Out and About: A Department Trip to the Saatchi Gallery to See Tutankhamun
George Peckham, International Training Programme Assistant
This week we had an evening visit to the Saatchi Gallery to see their special exhibition Tutankhamun: Treasures of the Golden Pharaoh.
The exhibition commemorates the upcoming centenary of the discovery of the young Pharaoh’s tomb, which was unearthed in 1922. Treasures of the Golden Pharaoh is the largest collection of Tutankhamun’s treasures to travel outside of Egypt. Many of the treasures on display have traveled outside of Egypt for the very first time and will soon be moved to their new permanent home at Giza’s Grand Egyptian Museum.
The exhibition tells two stories. The first is about the life of Tutankhamun and his eventual journey in the afterlife. The exhibition is filled with beautifully crafted objects designed to prepare the young Pharaoh on his journey. Staffs and bows inlaid with gold and precious stones, wooden cases to hold food for the afterlife and gilded wooden figures depicting the young king on his journey are just some of the remarkable highlights on display.

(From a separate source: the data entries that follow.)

**config.mk**
```make
export PLATFORM = sky130hd
export DESIGN_NAME = visca_ip_command_framer_core
export DESIGN_NICKNAME = d
export VERILOG_FILES = /design/src/hdl/vicf_pkg.sv /design/src/hdl/vicf_front.sv /design/src/hdl/vicf_cmd_fifo.sv /design/src/hdl/vicf_back.sv /design/src/hdl/visca_ip_command_framer_core.sv
export SDC_FILE = /design/constraint.sdc
export NUM_CORES = 1
export LEC_CHECK = 0
export BUFFER_PORTS_ARGS = -buffer_cell sky130_fd_sc_hd__buf_2
export CAP_MARGIN = 40
export CORE_ASPECT_RATIO = 0.9
export CORE_MARGIN = 2
export CORE_UTILIZATION = 40
export DETAILED_ROUTE_END_ITERATION = 10
export GPL_TIMING_DRIVEN = 0
export SLEW_MARGIN = 20
export SYNTH_ARGS = -nofsm -noshare
export SYNTH_HDL_FRONTEND = slang
export SYNTH_SLANG_ARGS = --single-unit
```
**constraint.sdc**
```tcl
create_clock -name clock -period 22.3 [get_ports clock]
set_input_delay 3.345 -clock clock [delete_from_list [all_inputs] [get_ports clock]]
set_output_delay 3.345 -clock clock [all_outputs]
set_load 0.01 [all_outputs]
```
## config.mk

```make
export PLATFORM = sky130hd
export DESIGN_NAME = bsc_dpath
export DESIGN_NICKNAME = d
export VERILOG_FILES = /design/src/rtl/core/bsc_pkg.sv /design/src/rtl/core/bsc_ram.sv /design/src/rtl/core/bsc_dpath.sv
export VERILOG_INCLUDE_DIRS = /design/src /design/src/rtl/core
export SDC_FILE = /design/constraint.sdc
export NUM_CORES = 2
export LEC_CHECK = 0
export BUFFER_PORTS_ARGS = -buffer_cell sky130_fd_sc_hd__buf_2
export CAP_MARGIN = 20
export CORE_UTILIZATION = 35
export DETAILED_ROUTE_END_ITERATION = 7
export PLACE_DENSITY = 0.54
export SYNTH_ARGS = -nofsm -noshare
export SYNTH_HDL_FRONTEND = slang
export SYNTH_HIERARCHICAL = 1
export SYNTH_MEMORY_MAX_BITS = 65536
export SYNTH_SLANG_ARGS = --single-unit
export TNS_END_PERCENT = 10
```

## constraint.sdc

```tcl
create_clock -name i_clk -period 10.5 [get_ports i_clk]
set_input_delay 1.575 -clock i_clk [delete_from_list [all_inputs] [get_ports i_clk]]
set_output_delay 1.575 -clock i_clk [all_outputs]
set_load 0.005 [all_outputs]
```
[src/rtl/core/bankers_safety_check_macros.svh]
// Assertion macros for the banker's algorithm safety check.
// Used by the datapath and the top level; needs i_clk and i_rst_n in scope.
`ifndef BANKERS_SAFETY_CHECK_MACROS_SVH
`define BANKERS_SAFETY_CHECK_MACROS_SVH

// Same-cycle implication, checked at every rising edge outside reset.
`define BSC_ASSERT(label, ante, cons, msg) \
    label: assert property (@(posedge i_clk) disable iff (!i_rst_n) (ante) |-> (cons)) \
        else $error(msg);

// Next-cycle implication, checked at every rising edge outside reset.
`define BSC_ASSERT_NEXT(label, ante, cons, msg) \
    label: assert property (@(posedge i_clk) disable iff (!i_rst_n) (ante) |=> (cons)) \
        else $error(msg);

`endif

[src/rtl/core/bsc_pkg.sv]
// Shared types, constants and the microprogram for the safety check.
// No dependencies; used by every module of the block but bsc_ram.
package bsc_pkg;

    // Sizing of the stores.
    localparam int MAX_PROCS = 16;
    localparam int MAX_RES   = 8;
    localparam int VAL_BITS  = 16;

    localparam int PROC_BITS = (MAX_PROCS > 1) ? $clog2(MAX_PROCS) : 1;
    localparam int RES_BITS  = (MAX_RES > 1) ? $clog2(MAX_RES) : 1;
    localparam int CNT_BITS  = $clog2(MAX_PROCS + 1);
    localparam int MCNT_BITS = $clog2(MAX_RES + 1);
    localparam int CELLS     = MAX_PROCS * MAX_RES;
    localparam int ADDR_BITS = $clog2(CELLS);
    localparam int NEED_BITS = VAL_BITS + 1;
    localparam int CELL_BITS = VAL_BITS + NEED_BITS;
    localparam int WORK_BITS = VAL_BITS + $clog2(MAX_PROCS) + 1;

    // Fixed port widths.
    localparam int CMD_BITS       = 2;
    localparam int PROC_F_BITS    = 4;
    localparam int RES_F_BITS     = 3;
    localparam int VAL_F_BITS     = 16;
    localparam int PID_F_BITS     = 4;
    localparam int NPROC_CFG_BITS = 5;
    localparam int NRES_CFG_BITS  = 4;
    localparam int PADDR_BITS     = 3;
    localparam int PDATA_BITS     = 32;

    localparam logic [NPROC_CFG_BITS-1:0] NUM_PROCS_RST = 5'd16;
    localparam logic [NRES_CFG_BITS-1:0]  NUM_RES_RST   = 4'd8;

    // Register indexes (paddr bit 2).
    localparam logic REG_NUM_PROCS = 1'b0;
    localparam logic REG_NUM_RES   = 1'b1;

    // Commands.
    localparam logic [CMD_BITS-1:0] CMD_LOAD_CELL  = 2'd0;
    localparam logic [CMD_BITS-1:0] CMD_LOAD_AVAIL = 2'd1;
    localparam logic [CMD_BITS-1:0] CMD_RUN        = 2'd2;

    // Microprogram steps.
    localparam int STEP_BITS = 4;
    localparam logic [STEP_BITS-1:0] ST_IDLE        = 4'd0;
    localparam logic [STEP_BITS-1:0] ST_INIT        = 4'd1;
    localparam logic [STEP_BITS-1:0] ST_PROC_START  = 4'd2;
    localparam logic [STEP_BITS-1:0] ST_CHK_RD      = 4'd3;
    localparam logic [STEP_BITS-1:0] ST_CHK_CMP     = 4'd4;
    localparam logic [STEP_BITS-1:0] ST_CHK_END     = 4'd5;
    localparam logic [STEP_BITS-1:0] ST_GR_RD       = 4'd6;
    localparam logic [STEP_BITS-1:0] ST_GR_ADD      = 4'd7;
    localparam logic [STEP_BITS-1:0] ST_GRANT       = 4'd8;
    localparam logic [STEP_BITS-1:0] ST_EMIT        = 4'd9;
    localparam logic [STEP_BITS-1:0] ST_NEXT_PROC   = 4'd10;
    localparam logic [STEP_BITS-1:0] ST_P_INC       = 4'd11;
    localparam logic [STEP_BITS-1:0] ST_PASS_END    = 4'd12;
    localparam logic [STEP_BITS-1:0] ST_NEW_PASS    = 4'd13;
    localparam logic [STEP_BITS-1:0] ST_EMIT_UNSAFE = 4'd14;

    // Jump conditions.
    localparam int COND_BITS = 4;
    localparam logic [COND_BITS-1:0] COND_SEQ        = 4'd0;
    localparam logic [COND_BITS-1:0] COND_ALWAYS     = 4'd1;
    localparam logic [COND_BITS-1:0] COND_NOT_START  = 4'd2;
    localparam logic [COND_BITS-1:0] COND_DONE       = 4'd3;
    localparam logic [COND_BITS-1:0] COND_R_MORE     = 4'd4;
    localparam logic [COND_BITS-1:0] COND_NOT_OK     = 4'd5;
    localparam logic [COND_BITS-1:0] COND_GRANT_LAST = 4'd6;
    localparam logic [COND_BITS-1:0] COND_P_LAST     = 4'd7;
    localparam logic [COND_BITS-1:0] COND_NOT_FOUND  = 4'd8;

    typedef struct packed {
        logic init_run;
        logic proc_start;
        logic chk_cmp;
        logic r_clr;
        logic add_work;
        logic grant;
        logic emit_safe;
        logic emit_unsafe;
        logic p_inc;
        logic new_pass;
    } t_ops;

    typedef struct packed {
        logic [COND_BITS-1:0] cond;
        logic [STEP_BITS-1:0] target;
        logic                 wait_out;
        t_ops                 ops;
    } t_uword;

    typedef struct packed {
        logic start;
        logic done_p;
        logic ok;
        logic r_more;
        logic p_last;
        logic granted_last;
        logic found;
        logic slot_free;
    } t_flags;

    typedef struct packed {
        logic                 wr_cell;
        logic                 wr_avail;
        logic [PROC_BITS-1:0] proc;
        logic [RES_BITS-1:0]  res;
        logic [VAL_BITS-1:0]  alloc_v;
        logic [VAL_BITS-1:0]  max_v;
        logic [VAL_BITS-1:0]  avail_v;
    } t_load;

    function automatic logic [ADDR_BITS-1:0] cell_addr(input logic [PROC_BITS-1:0] p,
                                                       input logic [RES_BITS-1:0] r);
        return ADDR_BITS'(p) * ADDR_BITS'(MAX_RES) + ADDR_BITS'(r);
    endfunction

    // The control store: one word per step.
    function automatic t_uword urom(input logic [STEP_BITS-1:0] step);
        t_uword w;
        w = '0;
        unique case (step)
            ST_IDLE: begin
                w.cond = COND_NOT_START;
                w.target = ST_IDLE;
            end
            ST_INIT: begin
                w.ops.init_run = 1'b1;
            end
            ST_PROC_START: begin
                w.ops.proc_start = 1'b1;
                w.cond = COND_DONE;
                w.target = ST_NEXT_PROC;
            end
            ST_CHK_RD: begin
                w.cond = COND_SEQ;
            end
            ST_CHK_CMP: begin
                w.ops.chk_cmp = 1'b1;
                w.cond = COND_R_MORE;
                w.target = ST_CHK_RD;
            end
            ST_CHK_END: begin
                w.ops.r_clr = 1'b1;
                w.cond = COND_NOT_OK;
                w.target = ST_NEXT_PROC;
            end
            ST_GR_RD: begin
                w.cond = COND_SEQ;
            end
            ST_GR_ADD: begin
                w.ops.add_work = 1'b1;
                w.cond = COND_R_MORE;
                w.target = ST_GR_RD;
            end
            ST_GRANT: begin
                w.ops.grant = 1'b1;
            end
            ST_EMIT: begin
                w.wait_out = 1'b1;
                w.ops.emit_safe = 1'b1;
                w.cond = COND_GRANT_LAST;
                w.target = ST_IDLE;
            end
            ST_NEXT_PROC: begin
                w.cond = COND_P_LAST;
                w.target = ST_PASS_END;
            end
            ST_P_INC: begin
                w.ops.p_inc = 1'b1;
                w.cond = COND_ALWAYS;
                w.target = ST_PROC_START;
            end
            ST_PASS_END: begin
                w.cond = COND_NOT_FOUND;
                w.target = ST_EMIT_UNSAFE;
            end
            ST_NEW_PASS: begin
                w.ops.new_pass = 1'b1;
                w.cond = COND_ALWAYS;
                w.target = ST_PROC_START;
            end
            ST_EMIT_UNSAFE: begin
                w.wait_out = 1'b1;
                w.ops.emit_unsafe = 1'b1;
                w.cond = COND_ALWAYS;
                w.target = ST_IDLE;
            end
            default: begin
                w.cond = COND_ALWAYS;
                w.target = ST_IDLE;
            end
        endcase
        return w;
    endfunction

endpackage

[src/rtl/core/bsc_useq.sv]
// Microcode sequencer: step counter, control store lookup and jump logic.
// Depends on bsc_pkg.
module bsc_useq (
    input  logic            i_clk,
    input  logic            i_rst_n,
    input  bsc_pkg::t_flags i_flags,
    output bsc_pkg::t_ops   o_ops,
    output logic            o_busy
);

    logic [bsc_pkg::STEP_BITS-1:0] r_upc;
    logic [bsc_pkg::STEP_BITS-1:0] n_upc;
    bsc_pkg::t_uword               w_cw;
    logic                          w_hold;
    logic                          w_take;

    always_comb begin
        w_cw = bsc_pkg::urom(r_upc);
        // An emit step holds until the output register can take a word.
        w_hold = w_cw.wait_out && !i_flags.slot_free;
        unique case (w_cw.cond)
            bsc_pkg::COND_SEQ:        w_take = 1'b0;
            bsc_pkg::COND_ALWAYS:     w_take = 1'b1;
            bsc_pkg::COND_NOT_START:  w_take = !i_flags.start;
            bsc_pkg::COND_DONE:       w_take = i_flags.done_p;
            bsc_pkg::COND_R_MORE:     w_take = i_flags.r_more;
            bsc_pkg::COND_NOT_OK:     w_take = !i_flags.ok;
            bsc_pkg::COND_GRANT_LAST: w_take = i_flags.granted_last;
            bsc_pkg::COND_P_LAST:     w_take = i_flags.p_last;
            bsc_pkg::COND_NOT_FOUND:  w_take = !i_flags.found;
            default:                  w_take = 1'b1;
        endcase
        if (w_hold) begin
            n_upc = r_upc;
        end else if (w_take) begin
            n_upc = w_cw.target;
        end else begin
            n_upc = r_upc + 1'b1;
        end
        o_ops = w_hold ? '0 : w_cw.ops;
    end

    always_ff @(posedge i_clk) begin
        if (!i_rst_n) begin
            r_upc <= bsc_pkg::ST_IDLE;
        end else begin
            r_upc <= n_upc;
        end
    end

    assign o_busy = (r_upc != bsc_pkg::ST_IDLE);

endmodule

[config.mk]
export PLATFORM = sky130hd
export DESIGN_NAME = bsc_useq
export DESIGN_NICKNAME = d
export VERILOG_FILES = /design/src/rtl/core/bankers_safety_check_macros.svh /design/src/rtl/core/bsc_pkg.sv /design/src/rtl/core/bsc_useq.sv
export SDC_FILE = /design/constraint.sdc
export NUM_CORES = 1
export LEC_CHECK = 0
export BUFFER_PORTS_ARGS = -buffer_cell sky130_fd_sc_hd__buf_4
export CORE_UTILIZATION = 50
export CTS_CLUSTER_SIZE = 40
export DETAILED_ROUTE_END_ITERATION = 8
export MAX_ROUTING_LAYER = met4
export PLACE_DENSITY = 0.79
export SLEW_MARGIN = 20
export SYNTH_ARGS = -nofsm -noshare
export SYNTH_HDL_FRONTEND = slang
export SYNTH_SLANG_ARGS = --single-unit
[constraint.sdc]
create_clock -name i_clk -period 3.9 [get_ports i_clk]
set_input_delay 0.39 -clock i_clk [delete_from_list [all_inputs] [get_ports i_clk]]
set_output_delay 0.39 -clock i_clk [all_outputs]
set_load 0.01 [all_outputs]
### Yosys cells after proc, flatten, opt, wreduce, memory -nomap -nowiden

Index checks and enable logic that the tools add are counted.

| storage, ports and cells | value |
|---|---|
| flip-flop bits (word level) | 4 |
| input bits | 10 |
| output and inout bits | 11 |
| word-level logic and storage cells | 52 |

| cells by class | value |
|---|---|
| add/sub/neg operators | 1 |
| equal/unequal tests | 21 |
| multiplexer cells | 16 |
| reduce and logical (&&, ||, !) cells | 13 |

Operators with widths:

| kind | number |
|---|---|
| $eq A4 B3 Y1 const B | 8 |
| $eq A4 B4 Y1 const B | 8 |
| $pmux W4 S8 | 1 |
| $pmux W4 S6 | 1 |
| $eq A4 B2 Y1 const B | 4 |
| $mux W1 | 11 |
| $mux W10 | 1 |
| $logic_not A4 Y1 | 2 |
| $pmux W1 S8 | 1 |
| $reduce_or A2 Y1 | 4 |
| $add A4 B1 Y4 const B | 1 |
| $eq A4 B1 Y1 const B | 1 |
| $logic_not A1 Y1 | 4 |
| $mux W4 | 1 |
| $reduce_bool A4 Y1 | 1 |
| $reduce_or A4 Y1 | 1 |
| $logic_and A1 B1 Y1 | 1 |

### Logic depth before layout (Yosys ltp)

Gate-level depths: netlist (run 1).

| depth | value |
|---|---|
| depth in word-level cells | 6 |
| gate-level depth with buffers | 10 |
| mapped depth without buffers | 8 |

### Worst setup path after synthesis (run 1)

No wires, ideal clock.

| timing | value |
|---|---|
| path kind | register to register |
| start | register r_upc[0] (netlist name) |
| end | register r_upc[0] (netlist name) |
| setup time | 0.120 ns |
| arrival | 2.036 ns |
| data required time | 3.780 ns |
| setup slack | 1.744 ns |
| cell stages (with the launch flop) | 9 |
| path buffers | 0 |
| period minus slack after synthesis | 2.156 ns |
| path through | dfxtp_1 > inv_1 > ha_1 > or3b_4 > a31oi_4 > nor2_2 > a311oi_4 > a21boi_0 > o31a_1 |

| between the ends | value |
|---|---|
| cells in the longest elaborated chain, start to end | 6 |
| elaborated cells between the ends (all ways) | 35 |
| those cells by class | 1 x add/sub; 21 x eq/ne; 5 x mux; 8 x reduce/logical |

Ends and longest elaborated chain:

| element | RTL line | text |
|---|---|---|
| from (decl) | bsc_useq.sv:11 | `logic [bsc_pkg::STEP_BITS-1:0] r_upc;` |
| from (signal assigned) | bsc_useq.sv:45 | `r_upc <= bsc_pkg::ST_IDLE;` |
| from (signal assigned) | bsc_useq.sv:47 | `r_upc <= n_upc;` |
| $eq A4 B4 Y1, or another cell as far along | bsc_pkg.sv:123 | `unique case (step)` |
| $reduce_or A4 Y1 (no line) / $reduce_or A2 Y1 (equally long branches) | n/a |  |
| $pmux W4 S8 | bsc_pkg.sv:123 |  |
| $eq A4 B4 Y1, or another cell as far along | bsc_useq.sv:21 | `unique case (w_cw.cond)` |
| $pmux W1 S8 | bsc_useq.sv:21 |  |
| $mux W4 | bsc_useq.sv:35 | `end else if (w_take) begin` |

Several ways; a longest one is shown, not always the timed one.
A chain may end at the register's enable or synchronous reset.

### Worst setup path in the final report (run 1)

| timing | value |
|---|---|
| start | register r_upc[1] (netlist name) |
| end | register r_upc[0] (netlist name) |

Same word-level chain as after synthesis.

==> results of run 1 <==
cell usage after synthesis (all sizes together) (2+ instances only):
cell,n
a21boi,2
a21oi,2
a31oi,3
and2,3
and3,3
buf,6
clkbuf,2
dfxtp,4
ha,4
inv,4
nand2,6
nand2b,2
nand3,5
nand3b,2
nor2,4
nor2b,3
nor3,3
nor3b,2
o21ai,6
worst reg2reg max path: stages, from the launching register on:
cell      delay (ns)
dfxtp_1         0.41
inv_1           0.09
ha_1            0.34
or4_1           0.58
nand3_2         0.13
nor2_2          0.06
a311oi_4        0.41
a21boi_0        0.17
o31a_1          0.25
through the flow:
step / instance area, um2 / setup WS, ns / std cells
2_1_floorplan: 660.6 / 1.744 / 87
3_3_place_gp: 784.5 / 1.434 / 113
3_5_place_dp: 784.5 / 1.379 / 113
4_1_cts: 807.0 / 1.351 / 116
5_1_grt: 807.0 / 1.132 / 116
6_report: 807.0 / 1.342 / 116
cells by family (layout without fill, tap and decap cells):
| family | Yosys count | count (layout) | synth area share |
|---|---|---|---|
| buffers and inverters | 12 | 27 | 0.08901 |
| flip-flops | 4 | 4 | 0.1212 |
| AND/OR/NAND/NOR | 41 | 41 | 0.3769 |
| adder cells (fa/ha/maj) | 4 | 4 | 0.07576 |
| AO/OA/AOI/OAI | 25 | 25 | 0.3239 |
| XOR/XNOR | 1 | 1 | 0.01326 |
layout by cell type (no fill, tap or decap), types with 4 or more instances in the layout:
master / synthesis / final
nand3_1: 4 / 4
o21ai_0: 5 / 5
inv_1: 4 / 4
dfxtp_1: 4 / 4
buf_4: 0 / 20
nand2_1: 6 / 6
ha_1: 4 / 4
worst max-delay path by stage:
stage | from | to | slack, ns | cells past startpoint
final | r_upc[1]$_SDFFE_PN0N_ | r_upc[0]$_SDFFE_PN0N_ | 1.34 | 8
after CTS | r_upc[1]$_SDFFE_PN0N_ | o_ops[1] | 1.35 | 7
after detailed placement | r_upc[0]$_SDFFE_PN0N_ | r_upc[0]$_SDFFE_PN0N_ | 1.38 | 8
after global placement | r_upc[0]$_SDFFE_PN0N_ | r_upc[0]$_SDFFE_PN0N_ | 1.43 | 8
after floorplan | r_upc[0]$_SDFFE_PN0N_ | r_upc[0]$_SDFFE_PN0N_ | 1.74 | 8
after global routing | r_upc[1]$_SDFFE_PN0N_ | o_ops[1] | 1.13 | 7
cell type report:
type                       count  area (um2)  area share
clock buffer                   3       22.52     0.02791
tap                           14       17.52     0.02171
sequential                     4       80.08     0.09922
timing repair buffer          20       150.1      0.1860
inverter                       4       15.01     0.01860
multi-input combinational     71       521.8      0.6465
power breakdown:
part | internal (uW) | leakage, uW | switching [uW]
logic | 183 | 0.000320 | 219
registers | 55.7 | 0.0000328 | 33.7
clock network | 34.7 | 0.0000138 | 21.5
total | 274 | 0.000367 | 274
per-layer routing:
layer	vias to the layer above	wire (um)	GRT usage
met2	31	743	0.4280
met4	0	25	0.1034
met3	4	111	0.03488
li1	357	-	-
met5	-	0	-
met1	334	718	0.3427
==> impl_metrics.env, run 1 <==
export IMPL_setup_tns_ns=0
export IMPL_rsz0062_at_grt="no"
export IMPL_clock_path_buffers=2
export IMPL_syn_avg_cell_area_um2=7.593
export IMPL_cts_tree="built"
export IMPL_synth_warnings=0
export IMPL_regMostFlops="r_upc"
export IMPL_die_x_um=38.35
export IMPL_worstHoldStart="i_rst_n"
export IMPL_drc_errors=0
export IMPL_max_slew_margin_rel=0.5861
export IMPL_crit_arrival_ns=2.68
export IMPL_worstReg2RegEnd="r_upc[0]$_SDFFE_PN0N_"
export IMPL_end_kind="register"
export IMPL_synth_top_area_frac=0.1212
export IMPL_seq_area_frac_synth=0.1212
export IMPL_coreArea_mm2=0.001171
export IMPL_r2r_slack_ns=1.34
export IMPL_track_usage=0.2679
export IMPL_grt_pass1_vias=596
export IMPL_path_cells="inv_1 > ha_1 > or4_1 > nand3_2 > nor2_2 > a311oi_4 > a21boi_0 > o31a_1"
export IMPL_drt_antenna_violating_nets=0
export IMPL_initialDrtViolationCount=49
export IMPL_crit_buf_inv=1
export IMPL_synth_cell_types=47
export IMPL_synth_seq_cells=4
export IMPL_synth_ff_type="dfxtp_1"
export IMPL_cts_repair_resized=0
export IMPL_netlist_area_um2=660.6
export IMPL_power_uw=547.9
export IMPL_ios=21
export IMPL_area_growth_pct=22.16
export IMPL_pwr_density_cell_mw_per_mm2=678.9
export IMPL_clkLatencyLatePin_ns=0.24
export IMPL_cts_setup_buffers=0
export IMPL_tightestPinTransition_ns=0.6200
export IMPL_status="complete, no violations"
export IMPL_max_stage_delay_ns=0.57
export IMPL_grt_max_degree=22
export IMPL_ctsHtreeMaxLevel=1
export IMPL_rows=12
export IMPL_via_count=726
export IMPL_syn_nets=101
export IMPL_cts_hold_buf=0
export IMPL_synth_edff_count=0
export IMPL_drt_wirelength_per_cell_um=13.78
export IMPL_clock_skew_ns=0.005654
export IMPL_maxCapViolCount=0
export IMPL_grt_ovfl_total=0
export IMPL_fin_util=0.6891
export IMPL_hold_class="input port to register"
export IMPL_synth_largest_area_cell="dfxtp_1"
export IMPL_clock_sinks=4
export IMPL_r2r_cells=8
export IMPL_clock_fmax_mhz=391.0
export IMPL_numCtsBuffers=3
export IMPL_holdWs_ns=0.3977
export IMPL_worstReg2RegStart="r_upc[1]$_SDFFE_PN0N_"
export IMPL_whs_endpoint="r_upc[0]$_SDFFE_PN0N_"
export IMPL_grt_pass1_wl_um=2697
export IMPL_die_h_um=38.35
export IMPL_yosys_top_cells_area="dfxtp_1 12%, ha_1 7.6%, a311oi_4 4.0%"
export IMPL_leakagePower_uw=0.0003669
export IMPL_antenna_found_initial=0
export IMPL_synthArstFlopShare=0
export IMPL_n_fill_cell=105
export IMPL_reg_largest_list="r_upc (4)"
export IMPL_dieArea_mm2=0.001471
export IMPL_finalSetupViolations=0
export IMPL_crit_family="compound AO/OA/AOI/OAI gates"
export IMPL_whs_path_depth=2
export IMPL_drt_total_wl_um=1599
export IMPL_firstDrtPassIters=4
export IMPL_clk_pin_slew_ns=0.05
export IMPL_dpl_hpwl_um=1115
export IMPL_drive_gt1_frac=0.3137
export IMPL_largest_register_ffs=4
export IMPL_finalHoldViolations=0
export IMPL_antenna_cells=0
export IMPL_ir_drop_mv=0.3270
export IMPL_cts_root_buf="clkbuf_4"
export IMPL_critPathKind="register to register"
export IMPL_drv_slew=0
export IMPL_port_buffers=20
export IMPL_critPathRequiredTime_ns=4.03
export IMPL_period_needed_ns=2.558
export IMPL_start_util=0.5641
export IMPL_slowest_stage="or4_1"
export IMPL_start_kind="register"
export IMPL_viasPerCell=6.259
export IMPL_nets=118
export IMPL_gp_congestion=0.7784
export IMPL_cp_max_fo=12
export IMPL_netlist_instances=87
export IMPL_fin_crit_sh=0.6558
Note: power is estimated with default switching activity, not from simulation.
==> run 2, diff against run 1 <==
--- a/config.mk
+++ b/config.mk
@@ -5,12 +5,13 @@
 export SDC_FILE = /design/constraint.sdc
 export NUM_CORES = 1
 export LEC_CHECK = 0
+export ABC_AREA = 1
 export BUFFER_PORTS_ARGS = -buffer_cell sky130_fd_sc_hd__buf_4
-export CORE_UTILIZATION = 50
+export CORE_UTILIZATION = 46
 export CTS_CLUSTER_SIZE = 40
 export DETAILED_ROUTE_END_ITERATION = 8
 export MAX_ROUTING_LAYER = met4
-export PLACE_DENSITY = 0.79
+export PLACE_DENSITY = 0.75
 export SLEW_MARGIN = 20
 export SYNTH_ARGS = -nofsm -noshare
 export SYNTH_HDL_FRONTEND = slang
==> constraint.sdc (replaced) <==
create_clock -name i_clk -period 2.13 [get_ports i_clk]
set_input_delay 0.213 -clock i_clk [delete_from_list [all_inputs] [get_ports i_clk]]
set_output_delay 0.213 -clock i_clk [all_outputs]
set_load 0.01 [all_outputs]
==> run 2 against run 1 <==
Cell count is 37% higher; synthesized cell count is 38% higher; clock skew is 0.0055 ns lower; utilization is 7.1 points lower; critical path depth is 6 higher; sequential power is 50% higher; final area is 14% higher; global-route usage is 4.7 points lower; critical endpoint is now r_upc[3]$_SDFFE_PN0N_; largest cell class unchanged.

The second story is of the discovery of the Pharaoh’s tomb in 1922 by British explorer Howard Carter and his financier Lord Carnarvon. The exhibition shows how the discovery of the tomb captured global media attention and solidified Tutankhamun as a cultural phenomenon. Seeing all of these objects for the first time, it was easy for me to see why the world was gripped by these discoveries in the 1920s.
The exhibition itself is quite bold in its presentation, with the inclusion of music, dramatic video narratives and even a virtual reality experience. But the black box-style rooms make the stunning golden objects really stand out. The beautiful and intricate craftsmanship of these treasures certainly made this a worthwhile visit!